[Collected data entries]
## src/rtl/core/mfcr_pkg.sv

```systemverilog
// Shared types and constants for the management frame capture ring.
// No dependencies; used by mfcr_hdr_asm and mgmt_frame_capture_ring.
package mfcr_pkg;

   // One captured header record (196 bits)
   typedef struct packed {
      logic [3:0]         subtype;
      logic [3:0]         channel;
      logic signed [7:0]  rssi;
      logic [11:0]        seq_num;
      logic [47:0]        addr1;
      logic [47:0]        addr2;
      logic [47:0]        addr3;
      logic [11:0]        on_air_len;
      logic [11:0]        snap_len;
   } rec_type;

   // Events raised by the header assembler for the ring control
   typedef struct packed {
      logic commit;
      logic drop;
   } evt_type;

   localparam logic [1:0]  FC_TYPE_MGMT = 2'b00;
   localparam logic [11:0] HDR_LEN      = 12'd24;
   localparam logic [11:0] ADDR1_LO     = 12'd4;
   localparam logic [11:0] ADDR1_HI     = 12'd9;
   localparam logic [11:0] ADDR2_LO     = 12'd10;
   localparam logic [11:0] ADDR2_HI     = 12'd15;
   localparam logic [11:0] ADDR3_LO     = 12'd16;
   localparam logic [11:0] ADDR3_HI     = 12'd21;
   localparam logic [11:0] SEQ_LO_IDX   = 12'd22;
   localparam logic [11:0] SEQ_HI_IDX   = 12'd23;
   localparam logic [11:0] IDX_MAX      = 12'hFFF;

endpackage

```

## src/rtl/core/mfcr_hdr_asm.sv

```systemverilog
// Header assembler: filters frames at the first byte and collects header fields.
// Depends on mfcr_pkg (rec_type, evt_type, header byte positions).
module mfcr_hdr_asm #(
   parameter int SNAP_LIMIT = 256
) (
   input  logic               clock,
   input  logic               reset,
   input  logic [15:0]        want_mask,
   input  logic               byte_en,
   input  logic [7:0]         data_byte,
   input  logic               first_byte,
   input  logic               last_byte,
   input  logic               is_mgmt,
   input  logic [3:0]         rx_channel,
   input  logic signed [7:0]  rx_rssi,
   input  logic [11:0]        air_len,
   input  logic               ring_full,
   output mfcr_pkg::evt_type  evt,
   output mfcr_pkg::rec_type  rec
);

   localparam logic [11:0] SNAP_MAX = 12'(SNAP_LIMIT);

   logic              cap_ff, cap_in;
   logic [11:0]       idx_ff, idx_in;
   mfcr_pkg::rec_type rec_ff, rec_in;

   always_comb begin
      cap_in = cap_ff;
      idx_in = idx_ff;
      rec_in = rec_ff;
      evt    = '0;
      if (byte_en) begin
         if (first_byte) begin
            cap_in = 1'b0;
            idx_in = '0;
            if (is_mgmt && data_byte[3:2] == mfcr_pkg::FC_TYPE_MGMT &&
                want_mask[data_byte[7:4]]) begin
               if (ring_full) begin
                  evt.drop = 1'b1;
               end else begin
                  rec_in            = '0;
                  rec_in.subtype    = data_byte[7:4];
                  rec_in.channel    = rx_channel;
                  rec_in.rssi       = rx_rssi;
                  rec_in.on_air_len = air_len;
                  rec_in.snap_len   = (air_len > SNAP_MAX) ? SNAP_MAX : air_len;
                  cap_in            = 1'b1;
                  idx_in            = 12'd1;
               end
            end
         end else if (cap_ff) begin
            // short frames keep all header fields at zero
            if (rec_ff.on_air_len >= mfcr_pkg::HDR_LEN) begin
               if (idx_ff >= mfcr_pkg::ADDR1_LO && idx_ff <= mfcr_pkg::ADDR1_HI) begin
                  rec_in.addr1 = {rec_ff.addr1[39:0], data_byte};
               end else if (idx_ff >= mfcr_pkg::ADDR2_LO &&
                            idx_ff <= mfcr_pkg::ADDR2_HI) begin
                  rec_in.addr2 = {rec_ff.addr2[39:0], data_byte};
               end else if (idx_ff >= mfcr_pkg::ADDR3_LO &&
                            idx_ff <= mfcr_pkg::ADDR3_HI) begin
                  rec_in.addr3 = {rec_ff.addr3[39:0], data_byte};
               end else if (idx_ff == mfcr_pkg::SEQ_LO_IDX) begin
                  rec_in.seq_num = {4'b0000, rec_ff.seq_num[7:4], data_byte[7:4]};
               end else if (idx_ff == mfcr_pkg::SEQ_HI_IDX) begin
                  rec_in.seq_num = {data_byte, rec_ff.seq_num[3:0]};
               end
            end
            if (idx_ff != mfcr_pkg::IDX_MAX) begin
               idx_in = idx_ff + 12'd1;
            end
         end
         if (last_byte && cap_in) begin
            evt.commit = 1'b1;
            cap_in     = 1'b0;
         end
      end
   end

   always_ff @(posedge clock) begin
      if (reset) begin
         cap_ff <= 1'b0;
         idx_ff <= '0;
         rec_ff <= '0;
      end else begin
         cap_ff <= cap_in;
         idx_ff <= idx_in;
         rec_ff <= rec_in;
      end
   end

   // the committed record includes the byte that closes the frame
   assign rec = rec_in;

endmodule

```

#### [Task directions]
Reproduce the data shown above exactly, including every line.

#### [Exercise answer]
## src/rtl/core/mfcr_pkg.sv

```systemverilog
// Shared types and constants for the management frame capture ring.
// No dependencies; used by mfcr_hdr_asm and mgmt_frame_capture_ring.
package mfcr_pkg;

   // One captured header record (196 bits)
   typedef struct packed {
      logic [3:0]         subtype;
      logic [3:0]         channel;
      logic signed [7:0]  rssi;
      logic [11:0]        seq_num;
      logic [47:0]        addr1;
      logic [47:0]        addr2;
      logic [47:0]        addr3;
      logic [11:0]        on_air_len;
      logic [11:0]        snap_len;
   } rec_type;

   // Events raised by the header assembler for the ring control
   typedef struct packed {
      logic commit;
      logic drop;
   } evt_type;

   localparam logic [1:0]  FC_TYPE_MGMT = 2'b00;
   localparam logic [11:0] HDR_LEN      = 12'd24;
   localparam logic [11:0] ADDR1_LO     = 12'd4;
   localparam logic [11:0] ADDR1_HI     = 12'd9;
   localparam logic [11:0] ADDR2_LO     = 12'd10;
   localparam logic [11:0] ADDR2_HI     = 12'd15;
   localparam logic [11:0] ADDR3_LO     = 12'd16;
   localparam logic [11:0] ADDR3_HI     = 12'd21;
   localparam logic [11:0] SEQ_LO_IDX   = 12'd22;
   localparam logic [11:0] SEQ_HI_IDX   = 12'd23;
   localparam logic [11:0] IDX_MAX      = 12'hFFF;

endpackage

```

## src/rtl/core/mfcr_hdr_asm.sv

```systemverilog
// Header assembler: filters frames at the first byte and collects header fields.
// Depends on mfcr_pkg (rec_type, evt_type, header byte positions).
module mfcr_hdr_asm #(
   parameter int SNAP_LIMIT = 256
) (
   input  logic               clock,
   input  logic               reset,
   input  logic [15:0]        want_mask,
   input  logic               byte_en,
   input  logic [7:0]         data_byte,
   input  logic               first_byte,
   input  logic               last_byte,
   input  logic               is_mgmt,
   input  logic [3:0]         rx_channel,
   input  logic signed [7:0]  rx_rssi,
   input  logic [11:0]        air_len,
   input  logic               ring_full,
   output mfcr_pkg::evt_type  evt,
   output mfcr_pkg::rec_type  rec
);

   localparam logic [11:0] SNAP_MAX = 12'(SNAP_LIMIT);

   logic              cap_ff, cap_in;
   logic [11:0]       idx_ff, idx_in;
   mfcr_pkg::rec_type rec_ff, rec_in;

   always_comb begin
      cap_in = cap_ff;
      idx_in = idx_ff;
      rec_in = rec_ff;
      evt    = '0;
      if (byte_en) begin
         if (first_byte) begin
            cap_in = 1'b0;
            idx_in = '0;
            if (is_mgmt && data_byte[3:2] == mfcr_pkg::FC_TYPE_MGMT &&
                want_mask[data_byte[7:4]]) begin
               if (ring_full) begin
                  evt.drop = 1'b1;
               end else begin
                  rec_in            = '0;
                  rec_in.subtype    = data_byte[7:4];
                  rec_in.channel    = rx_channel;
                  rec_in.rssi       = rx_rssi;
                  rec_in.on_air_len = air_len;
                  rec_in.snap_len   = (air_len > SNAP_MAX) ? SNAP_MAX : air_len;
                  cap_in            = 1'b1;
                  idx_in            = 12'd1;
               end
            end
         end else if (cap_ff) begin
            // short frames keep all header fields at zero
            if (rec_ff.on_air_len >= mfcr_pkg::HDR_LEN) begin
               if (idx_ff >= mfcr_pkg::ADDR1_LO && idx_ff <= mfcr_pkg::ADDR1_HI) begin
                  rec_in.addr1 = {rec_ff.addr1[39:0], data_byte};
               end else if (idx_ff >= mfcr_pkg::ADDR2_LO &&
                            idx_ff <= mfcr_pkg::ADDR2_HI) begin
                  rec_in.addr2 = {rec_ff.addr2[39:0], data_byte};
               end else if (idx_ff >= mfcr_pkg::ADDR3_LO &&
                            idx_ff <= mfcr_pkg::ADDR3_HI) begin
                  rec_in.addr3 = {rec_ff.addr3[39:0], data_byte};
               end else if (idx_ff == mfcr_pkg::SEQ_LO_IDX) begin
                  rec_in.seq_num = {4'b0000, rec_ff.seq_num[7:4], data_byte[7:4]};
               end else if (idx_ff == mfcr_pkg::SEQ_HI_IDX) begin
                  rec_in.seq_num = {data_byte, rec_ff.seq_num[3:0]};
               end
            end
            if (idx_ff != mfcr_pkg::IDX_MAX) begin
               idx_in = idx_ff + 12'd1;
            end
         end
         if (last_byte && cap_in) begin
            evt.commit = 1'b1;
            cap_in     = 1'b0;
         end
      end
   end

   always_ff @(posedge clock) begin
      if (reset) begin
         cap_ff <= 1'b0;
         idx_ff <= '0;
         rec_ff <= '0;
      end else begin
         cap_ff <= cap_in;
         idx_ff <= idx_in;
         rec_ff <= rec_in;
      end
   end

   // the committed record includes the byte that closes the frame
   assign rec = rec_in;

endmodule

```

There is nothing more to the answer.